If passed, Congressional Review Act resolution will once again provide states the ability to determine how to best implement these programs for their citizens
WASHINGTON, D.C. – Today, the U.S. Senate began debating a resolution sponsored by U.S. Sen. Ted Cruz (R-Texas) that would disapprove and nullify a drug testing rule issued by the U.S. Department of Labor on August 1, 2016. That rule limited states’ congressionally intended discretion in implementing their unemployment compensation and unemployment insurance programs. Sen. Cruz’s Congressional Review Act (CRA) resolution of disapproval would roll back this rule, yet another example of the blatant executive overreach that characterized the Obama administration and ran counter to Congressional intent. The resolution was originally introduced and passed in the U.S. House of Representatives by U.S. Rep. Kevin Brady (R-Texas), chairman of the House Ways and Means Committee.
“The wording the 2012 Job Creation Act provision clearly shows that Congress specifically intended to provide states the ability to determine how to best implement these programs for their citizens,” said Sen. Cruz. “However, President Obama’s Department of Labor substantially narrowed the law to circumstances where testing is legally required, not just merely allowed. Such an arbitrarily narrow definition undermines the ability of states to conduct drug testing in their programs as permitted by Congress. This regulation is overly prescriptive, removes state discretion regarding implementation, and ignores years of Congressional concern.”

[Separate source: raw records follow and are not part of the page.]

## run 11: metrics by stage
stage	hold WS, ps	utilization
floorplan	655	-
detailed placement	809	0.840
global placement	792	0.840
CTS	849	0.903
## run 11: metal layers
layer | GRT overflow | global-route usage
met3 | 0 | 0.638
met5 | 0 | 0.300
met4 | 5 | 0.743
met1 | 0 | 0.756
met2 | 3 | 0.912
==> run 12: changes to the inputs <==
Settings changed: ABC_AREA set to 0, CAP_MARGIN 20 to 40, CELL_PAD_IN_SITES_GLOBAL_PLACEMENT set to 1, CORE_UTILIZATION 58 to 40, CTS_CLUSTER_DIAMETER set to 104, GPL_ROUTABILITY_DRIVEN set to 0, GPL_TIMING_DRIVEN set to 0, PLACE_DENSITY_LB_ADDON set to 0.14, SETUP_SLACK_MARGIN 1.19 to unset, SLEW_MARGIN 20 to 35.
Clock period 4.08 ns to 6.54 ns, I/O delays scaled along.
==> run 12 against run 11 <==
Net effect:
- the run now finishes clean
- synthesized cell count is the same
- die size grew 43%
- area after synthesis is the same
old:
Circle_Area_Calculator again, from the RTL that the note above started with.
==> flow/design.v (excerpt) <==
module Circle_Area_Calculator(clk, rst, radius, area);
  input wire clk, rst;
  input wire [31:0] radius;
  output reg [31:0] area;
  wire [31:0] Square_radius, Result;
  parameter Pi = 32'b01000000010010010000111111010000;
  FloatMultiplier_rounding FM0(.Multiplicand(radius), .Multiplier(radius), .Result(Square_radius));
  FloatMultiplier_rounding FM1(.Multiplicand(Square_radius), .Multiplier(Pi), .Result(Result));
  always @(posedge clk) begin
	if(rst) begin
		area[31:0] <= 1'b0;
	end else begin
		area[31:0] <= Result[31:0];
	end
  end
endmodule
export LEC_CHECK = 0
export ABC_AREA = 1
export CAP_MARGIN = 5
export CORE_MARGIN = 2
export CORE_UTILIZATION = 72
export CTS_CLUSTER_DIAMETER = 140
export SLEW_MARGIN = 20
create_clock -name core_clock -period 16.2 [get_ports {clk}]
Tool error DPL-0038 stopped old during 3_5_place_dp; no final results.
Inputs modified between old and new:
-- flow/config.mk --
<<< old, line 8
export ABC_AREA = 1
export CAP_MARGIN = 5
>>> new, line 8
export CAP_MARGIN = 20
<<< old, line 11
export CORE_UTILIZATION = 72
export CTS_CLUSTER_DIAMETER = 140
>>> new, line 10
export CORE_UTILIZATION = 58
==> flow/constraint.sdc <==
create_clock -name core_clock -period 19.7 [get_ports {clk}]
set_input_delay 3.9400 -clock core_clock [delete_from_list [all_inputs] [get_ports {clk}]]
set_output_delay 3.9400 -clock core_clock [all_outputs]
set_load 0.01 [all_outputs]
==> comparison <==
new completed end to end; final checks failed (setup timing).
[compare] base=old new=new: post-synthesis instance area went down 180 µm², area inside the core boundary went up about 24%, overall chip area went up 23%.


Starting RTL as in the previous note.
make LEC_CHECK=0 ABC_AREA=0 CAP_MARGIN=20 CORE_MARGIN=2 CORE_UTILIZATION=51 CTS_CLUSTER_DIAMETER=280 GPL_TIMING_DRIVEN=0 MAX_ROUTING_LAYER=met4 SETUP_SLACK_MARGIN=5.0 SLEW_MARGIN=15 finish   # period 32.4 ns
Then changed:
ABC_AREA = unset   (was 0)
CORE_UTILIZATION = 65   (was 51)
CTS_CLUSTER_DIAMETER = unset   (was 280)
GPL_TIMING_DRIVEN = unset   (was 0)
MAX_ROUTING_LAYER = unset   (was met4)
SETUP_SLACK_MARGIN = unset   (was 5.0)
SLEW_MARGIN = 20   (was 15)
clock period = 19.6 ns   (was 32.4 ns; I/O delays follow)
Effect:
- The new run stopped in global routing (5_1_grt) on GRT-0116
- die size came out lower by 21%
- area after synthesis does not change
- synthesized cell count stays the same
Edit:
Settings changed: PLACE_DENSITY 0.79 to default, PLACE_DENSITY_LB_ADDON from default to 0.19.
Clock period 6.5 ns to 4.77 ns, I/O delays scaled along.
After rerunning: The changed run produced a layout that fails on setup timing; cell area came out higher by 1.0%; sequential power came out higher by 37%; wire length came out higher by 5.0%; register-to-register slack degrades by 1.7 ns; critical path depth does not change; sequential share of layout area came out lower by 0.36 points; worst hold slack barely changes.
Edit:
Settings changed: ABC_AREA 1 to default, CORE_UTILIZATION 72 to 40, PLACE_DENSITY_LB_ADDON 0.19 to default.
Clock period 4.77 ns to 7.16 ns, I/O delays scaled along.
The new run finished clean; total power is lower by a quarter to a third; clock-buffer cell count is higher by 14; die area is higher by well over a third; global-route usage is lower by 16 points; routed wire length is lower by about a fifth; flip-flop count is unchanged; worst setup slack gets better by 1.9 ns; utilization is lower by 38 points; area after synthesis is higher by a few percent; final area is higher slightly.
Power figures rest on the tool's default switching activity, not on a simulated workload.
==> job 6308: inputs <==
==> flow/design.v <==
`timescale 1ns / 1ps
module mult_gen_0(
    CLK,
    A,
    B,
    P
);
input              CLK;
input      [7:0]   A;
input      [7:0]   B;
output     [7:0]   P;
reg [7:0]  a_reg;
reg [7:0]  b_reg;
reg [7:0]  p_reg0;
reg [7:0]  p_reg1;
assign P = p_reg1;
always @(posedge CLK) begin
    a_reg  <= A;
    b_reg  <= B;
    p_reg0 <= a_reg * b_reg;
    p_reg1 <= p_reg0;
end
endmodule
== run 1 ==
==> flow/design.v <==
module buck_v1_0 #(
  parameter model_data_width = 25,
  parameter model_decimal_width = 16
)(
  input aclk, 
  input resetn, 
  input clock_enable,
  input pwm, 
  input signed [model_data_width-1:0] input_voltage,
  input signed [model_data_width-1:0] period_inductor,
  input signed [model_data_width-1:0] period_capacitor,
  input signed [model_data_width-1:0] inverse_resistor,
  output reg signed [model_data_width-1:0] inductor_current,
  output signed [model_data_width-1:0] capacitor_current,
  output signed [model_data_width-1:0] output_current,
  output reg signed [model_data_width-1:0] output_voltage  
);
  wire signed [model_data_width-1:0] voltage_diff;  
  wire signed [(model_data_width*2)-1:0] voltage_diff_intl_2width;  
  wire signed [model_data_width-1:0] voltage_diff_intl;  
  wire signed [(model_data_width*2)-1:0] capacitor_current_intc_2width;  
  wire signed [model_data_width-1:0] capacitor_current_intc;  
  wire signed [(model_data_width*2)-1:0] output_current_2width;  
  assign voltage_diff = pwm? input_voltage - output_voltage: -output_voltage;
  assign voltage_diff_intl_2width = voltage_diff * period_inductor;
  assign voltage_diff_intl = voltage_diff_intl_2width >>> model_decimal_width;
  always @(posedge aclk)
    if (!resetn)
      inductor_current <= 0;
    else 
      if (clock_enable)
        inductor_current <= inductor_current + voltage_diff_intl;
  assign capacitor_current = inductor_current - output_current;
  assign capacitor_current_intc_2width = capacitor_current * period_capacitor;
  assign capacitor_current_intc = capacitor_current_intc_2width >>> model_decimal_width;
  always @(posedge aclk)
    if (!resetn)
      output_voltage <= 0;
    else 
      if (clock_enable)
        output_voltage <= output_voltage + capacitor_current_intc;
  assign output_current_2width = output_voltage * inverse_resistor;
  assign output_current = output_current_2width >>> model_decimal_width;
endmodule
module InstructionDecoder(
  input  logic [31:0] instruction,
  output logic [6:0]  opcode,
  output logic [4:0]  rd,
  output logic [2:0]  funct3,
  output logic [4:0]  rs1,
  output logic [4:0]  rs2,
  output logic [6:0]  funct7
);
  assign opcode = instruction[6:0];
  assign rd     = instruction[11:7];
  assign funct3 = instruction[14:12];
  assign rs1    = instruction[19:15];
  assign rs2    = instruction[24:20];
  assign funct7 = instruction[31:25];
endmodule
==> inputs of run a <==
## a_filter_reference_32x11
module a_filter_reference_32x11(
    input [31:0] x_in,
    input clk,
    input [5:0] reset,
    output [31:0] y_out);
clock: 6.45 ns
lec_check: 0
abc_area: 1
cap_margin: 15
core_aspect_ratio: 0.83
core_margin: 2
core_utilization: 46
cts_cluster_size: 85
gpl_routability_driven: 0
gpl_timing_driven: 1
setup_slack_margin: -0.16
slew_margin: 15
run.sh (not shown) runs the stock make flow with config.mk's settings and CLKGATE_MAP_FILE=.
==> inputs of run b, as changes to run a <==
- ABC_AREA: 1 -> unset
- CAP_MARGIN: 15 -> 20
- CORE_ASPECT_RATIO: 0.83 -> unset
- CORE_UTILIZATION: 46 -> 66
- CTS_CLUSTER_SIZE: 85 -> unset
- GPL_ROUTABILITY_DRIVEN: 0 -> unset
- GPL_TIMING_DRIVEN: 1 -> unset
- SETUP_SLACK_MARGIN: -0.16 -> unset
- SLEW_MARGIN: 15 -> 20
==> flow/constraint.sdc (replaced) <==
create_clock -name core_clock -period 7.46 [get_ports {clk}]
set_input_delay 1.4920 -clock core_clock [delete_from_list [all_inputs] [get_ports {clk}]]
set_output_delay 1.4920 -clock core_clock [all_outputs]
set_load 0.01 [all_outputs]
==> inputs of run c, as changes to run a <==
- CAP_MARGIN: 15 -> 20
- CORE_ASPECT_RATIO: 0.83 -> unset
- CORE_UTILIZATION: 46 -> 72
- CTS_CLUSTER_SIZE: 85 -> unset
- GPL_ROUTABILITY_DRIVEN: 0 -> unset
- GPL_TIMING_DRIVEN: 1 -> unset
- PLACE_DENSITY_LB_ADDON: unset -> 0.06
- SETUP_SLACK_MARGIN: -0.16 -> unset
- SLEW_MARGIN: 15 -> 20
==> flow/constraint.sdc (replaced) <==
create_clock -name core_clock -period 7.43 [get_ports {clk}]
set_input_delay 1.4860 -clock core_clock [delete_from_list [all_inputs] [get_ports {clk}]]
set_output_delay 1.4860 -clock core_clock [all_outputs]
set_load 0.01 [all_outputs]
==> comparison table <==
                                                                                   run b                   run c                        run a
Combinational cell area excluding buffers and inverters                        40500 um2                       -                    48300 um2
Worst path depth                                                                      31                       -                           28
Cell with the biggest individual delay on the critical path                         fa_1                       -                         fa_1
Crit. End Element                                                            output port                       -                  output port
TritonCTS clock tree                                                                done                       -                         done
Clock buf count                                                                       68                       -                           86
Largest cell class by area                                           combinational gates                       -          combinational gates
Area of the synthesized netlist per yosys stat                                 55300 um2               63300 um2                    63300 um2
Worst hold path stage count                                                            2                       -                            2
Result of the run                                               finished with violations  stopped before the end     finished with violations
Last stage reached                                                                     -          global routing                            -
Reasons for failing layout checks                                           setup timing                       -                 setup timing
Layout non-clock buf frac                                                          5.29%                       -                        9.36%
Htree depth                                                                            2                       2                            3
Endpoint of the worst hold path                              sixth_stage.Samples_in2[30]                       -  fifth_stage.Samples_in2[31]
Top Metal Used                                                                      met4                       -                         met4
Critical path data required time                                                 5970 ps                       -                      5160 ps
CP startpoint                                                 sixth_stage.Samples_out[9]                       -  sixth_stage.Samples_out[18]
Worst slew margin relative to its limit                                            26.5%                       -                        19.9%
==> flow/design.v (excerpt) <==
module mac_array #(
    parameter NUM_CHANNELS = 4,
    parameter DATA_WIDTH = 8,
    parameter ACCUM_WIDTH = 32,
    parameter OUTPUT_WIDTH = 16
)(
    input  clk,
    input  rst_n,
    input  [NUM_CHANNELS-1:0] enable,
    input  [NUM_CHANNELS-1:0] clear_acc,
    input  [DATA_WIDTH*NUM_CHANNELS-1:0] input_data,
    input  [DATA_WIDTH*NUM_CHANNELS-1:0] weight,
    output [OUTPUT_WIDTH*NUM_CHANNELS-1:0] mac_out,
    output [OUTPUT_WIDTH*NUM_CHANNELS-1:0] activated_out,
    output [NUM_CHANNELS-1:0] valid,
    output [NUM_CHANNELS-1:0] overflow
);
For scale: ~2500 cells after synthesis, roughly 140 flip-flops, roughly 210 I/O pins.
Settings: LEC_CHECK=0, CAP_MARGIN=20, CORE_MARGIN=2, CORE_UTILIZATION=58, CTS_CLUSTER_SIZE=56, SETUP_SLACK_MARGIN=1.65, SLEW_MARGIN=20, TNS_END_PERCENT=5; clock period 5.59 ns.
run.sh (not shown) runs the stock make flow with config.mk's settings and CLKGATE_MAP_FILE=.
The starting point finished with negative setup slack left.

In the bipartisan Middle Class Tax Relief and Job Creation Act of 2012, Congress permitted, but did not require, states to assess state unemployment compensation or insurance program applicants for drug usage under two circumstances: (1) workers who had been discharged from their last job because of unlawful drug use and (2) workers looking for jobs in occupations where applicants and employees are subject to drug testing. If passed, the resolution of disapproval will once again provide states the ability to determine how to best implement these programs for their citizens.